*** Extracted information Section Begins ***
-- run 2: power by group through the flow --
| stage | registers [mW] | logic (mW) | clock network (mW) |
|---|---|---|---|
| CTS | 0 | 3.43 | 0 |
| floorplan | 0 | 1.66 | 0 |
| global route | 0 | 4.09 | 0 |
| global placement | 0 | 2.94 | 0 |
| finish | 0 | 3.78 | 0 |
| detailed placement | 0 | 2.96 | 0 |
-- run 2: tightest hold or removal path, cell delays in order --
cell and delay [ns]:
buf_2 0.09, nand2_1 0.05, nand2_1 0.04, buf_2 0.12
--- src/rtl/sqmm_pkg.sv ---
// Shared constants for the square matrix multiplier.
`default_nettype none
package sqmm_pkg;

  // Action codes of an input transaction
  localparam logic [1:0] ACT_LOAD_LEFT  = 2'd0;
  localparam logic [1:0] ACT_LOAD_RIGHT = 2'd1;
  localparam logic [1:0] ACT_COMPUTE    = 2'd2;

  // Matrix geometry and number format
  localparam int DIM_DEFAULT = 4;
  localparam int DATA_W      = 32;
  localparam int FRAC_W      = 16;
  localparam int INDEX_W     = 2;

endpackage
`default_nettype wire

--- src/rtl/square_matrix_multiply.sv ---
// Square matrix multiplier: two element stores, a multiply-accumulate sequencer and output register.
//
// Multiplies two DIM x DIM signed Q16.16 matrices. Load transactions write one element of the
// left or right store; an unused action code is taken and dropped. A compute transaction emits
// DIM*DIM results in row-major order, the last one flagged; each result is the full-width dot
// product shifted right by 16 (floor) and saturated to 32 bits. Each result passes through DIM
// reads of the two stores (one element pair per cycle), a registered read, one multiply stage
// and the final accumulate into the output register; a new result starts only when the last is
// done. Input is stalled while a compute runs. Store entries must be written before a compute
// reads them.
`default_nettype none
module square_matrix_multiply #(
  parameter int DIM = sqmm_pkg::DIM_DEFAULT
) (
  input  wire logic                              clk,
  input  wire logic                              rst,
  // input channel
  input  wire logic                              in_valid,
  output logic                                   in_stall,
  input  wire logic [1:0]                        action,
  input  wire logic [sqmm_pkg::INDEX_W-1:0]      row_index,
  input  wire logic [sqmm_pkg::INDEX_W-1:0]      col_index,
  input  wire logic signed [sqmm_pkg::DATA_W-1:0] element_value,
  // output channel
  output logic                                   out_valid,
  input  wire logic                              out_stall,
  output logic [sqmm_pkg::INDEX_W-1:0]           out_row,
  output logic [sqmm_pkg::INDEX_W-1:0]           out_col,
  output logic signed [sqmm_pkg::DATA_W-1:0]     product_value,
  output logic                                   last_of_run
);

  localparam int IDX_W   = (DIM > 1) ? $clog2(DIM) : 1;
  localparam int ADR_W   = 2 * IDX_W;
  localparam int DEPTH   = 1 << ADR_W;
  localparam int EXT_W   = IDX_W + sqmm_pkg::INDEX_W;
  localparam int PROD_W  = 2 * sqmm_pkg::DATA_W;
  localparam int ACC_W   = PROD_W + IDX_W + 1;
  localparam int TOP_LSB = sqmm_pkg::FRAC_W + sqmm_pkg::DATA_W - 1;
  localparam logic [IDX_W-1:0] LAST_IDX = IDX_W'(DIM - 1);

  localparam logic ST_IDLE = 1'b0;
  localparam logic ST_RUN  = 1'b1;

  // element stores
  logic [sqmm_pkg::DATA_W-1:0] left_mem  [DEPTH];
  logic [sqmm_pkg::DATA_W-1:0] right_mem [DEPTH];

  logic             state;
  logic [IDX_W-1:0] row_cnt;
  logic [IDX_W-1:0] col_cnt;
  logic [IDX_W-1:0] k_cnt;
  logic             issuing;
  logic             entry_busy;

  logic                               rd_valid, rd_first, rd_last;
  logic signed [sqmm_pkg::DATA_W-1:0] left_rd, right_rd;
  logic                               mul_valid, mul_first, mul_last;
  logic signed [PROD_W-1:0]           prod;
  logic signed [ACC_W-1:0]            acc;
  logic signed [ACC_W-1:0]            acc_sum;
  logic [ACC_W-TOP_LSB-1:0]           sum_top;
  logic [sqmm_pkg::DATA_W-1:0]        sat_value;

  logic             in_take;
  logic [EXT_W-1:0] row_ext, col_ext;
  logic             load_in_range;
  logic [ADR_W-1:0] load_addr;
  logic             start_entry;
  logic             result_done;
  logic             last_entry;
  logic [EXT_W-1:0] row_out_ext, col_out_ext;

  // accept input only between computes
  assign in_stall = (state != ST_IDLE);
  assign in_take  = in_valid && !in_stall;

  // decode load address and range
  assign row_ext       = {{IDX_W{1'b0}}, row_index};
  assign col_ext       = {{IDX_W{1'b0}}, col_index};
  assign load_in_range = (row_ext < EXT_W'(DIM)) && (col_ext < EXT_W'(DIM));
  assign load_addr     = {row_ext[IDX_W-1:0], col_ext[IDX_W-1:0]};

  // write the stores
  always_ff @(posedge clk) begin
    if (in_take && load_in_range) begin
      if (action == sqmm_pkg::ACT_LOAD_LEFT) begin
        left_mem[load_addr] <= element_value;
      end
      if (action == sqmm_pkg::ACT_LOAD_RIGHT) begin
        right_mem[load_addr] <= element_value;
      end
    end
  end

  // read one element pair per issue cycle
  always_ff @(posedge clk) begin
    if (issuing) begin
      left_rd  <= left_mem[{row_cnt, k_cnt}];
      right_rd <= right_mem[{k_cnt, col_cnt}];
    end
  end

  // start an entry once the output register is free or draining
  assign start_entry = (state == ST_RUN) && !entry_busy && (!out_valid || !out_stall);
  assign result_done = mul_valid && mul_last;
  assign last_entry  = (row_cnt == LAST_IDX) && (col_cnt == LAST_IDX);

  // sequencer
  always_ff @(posedge clk) begin
    if (rst) begin
      state      <= ST_IDLE;
      row_cnt    <= '0;
      col_cnt    <= '0;
      k_cnt      <= '0;
      issuing    <= 1'b0;
      entry_busy <= 1'b0;
    end else begin
      unique case (state)
        ST_IDLE: begin
          if (in_take && action == sqmm_pkg::ACT_COMPUTE) begin
            state   <= ST_RUN;
            row_cnt <= '0;
            col_cnt <= '0;
          end
        end
        ST_RUN: begin
          if (start_entry) begin
            entry_busy <= 1'b1;
            issuing    <= 1'b1;
            k_cnt      <= '0;
          end
          if (issuing) begin
            k_cnt <= k_cnt + IDX_W'(1);
            if (k_cnt == LAST_IDX) begin
              issuing <= 1'b0;
            end
          end
          if (result_done) begin
            entry_busy <= 1'b0;
            if (col_cnt == LAST_IDX) begin
              col_cnt <= '0;
              row_cnt <= row_cnt + IDX_W'(1);
            end else begin
              col_cnt <= col_cnt + IDX_W'(1);
            end
            if (last_entry) begin
              state <= ST_IDLE;
            end
          end
        end
        default: state <= ST_IDLE;
      endcase
    end
  end

  // advance the pipeline valid flags
  always_ff @(posedge clk) begin
    if (rst) begin
      rd_valid  <= 1'b0;
      mul_valid <= 1'b0;
    end else begin
      rd_valid  <= issuing;
      mul_valid <= rd_valid;
    end
  end

  // carry first and last markers along with the data
  always_ff @(posedge clk) begin
    rd_first  <= (k_cnt == '0);
    rd_last   <= (k_cnt == LAST_IDX);
    mul_first <= rd_first;
    mul_last  <= rd_last;
  end

  // multiply stage
  always_ff @(posedge clk) begin
    if (rd_valid) begin
      prod <= left_rd * right_rd;
    end
  end

  // accumulate at full width
  assign acc_sum = (mul_first ? '0 : acc) + ACC_W'(prod);

  always_ff @(posedge clk) begin
    if (mul_valid) begin
      acc <= acc_sum;
    end
  end

  // floor shift by the fraction width and saturate
  assign sum_top = acc_sum[ACC_W-1:TOP_LSB];
  always_comb begin
    if ((&sum_top) || !(|sum_top)) begin
      sat_value = acc_sum[TOP_LSB:sqmm_pkg::FRAC_W];
    end else if (acc_sum[ACC_W-1]) begin
      sat_value = {1'b1, {(sqmm_pkg::DATA_W-1){1'b0}}};
    end else begin
      sat_value = {1'b0, {(sqmm_pkg::DATA_W-1){1'b1}}};
    end
  end

  assign row_out_ext = {{sqmm_pkg::INDEX_W{1'b0}}, row_cnt};
  assign col_out_ext = {{sqmm_pkg::INDEX_W{1'b0}}, col_cnt};

  // output register: hold while stalled, load a finished entry
  always_ff @(posedge clk) begin
    if (rst) begin
      out_valid <= 1'b0;
    end else if (result_done) begin
      out_valid <= 1'b1;
    end else if (!out_stall) begin
      out_valid <= 1'b0;
    end
  end

  always_ff @(posedge clk) begin
    if (result_done) begin
      out_row       <= row_out_ext[sqmm_pkg::INDEX_W-1:0];
      out_col       <= col_out_ext[sqmm_pkg::INDEX_W-1:0];
      product_value <= sat_value;
      last_of_run   <= last_entry;
    end
  end

endmodule
`default_nettype wire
*** Extracted information Section Ends ***
--- Prompt ---
Check how many lines in the entries contain "multiplier", and reply with that number alone.

--- Result below ---
2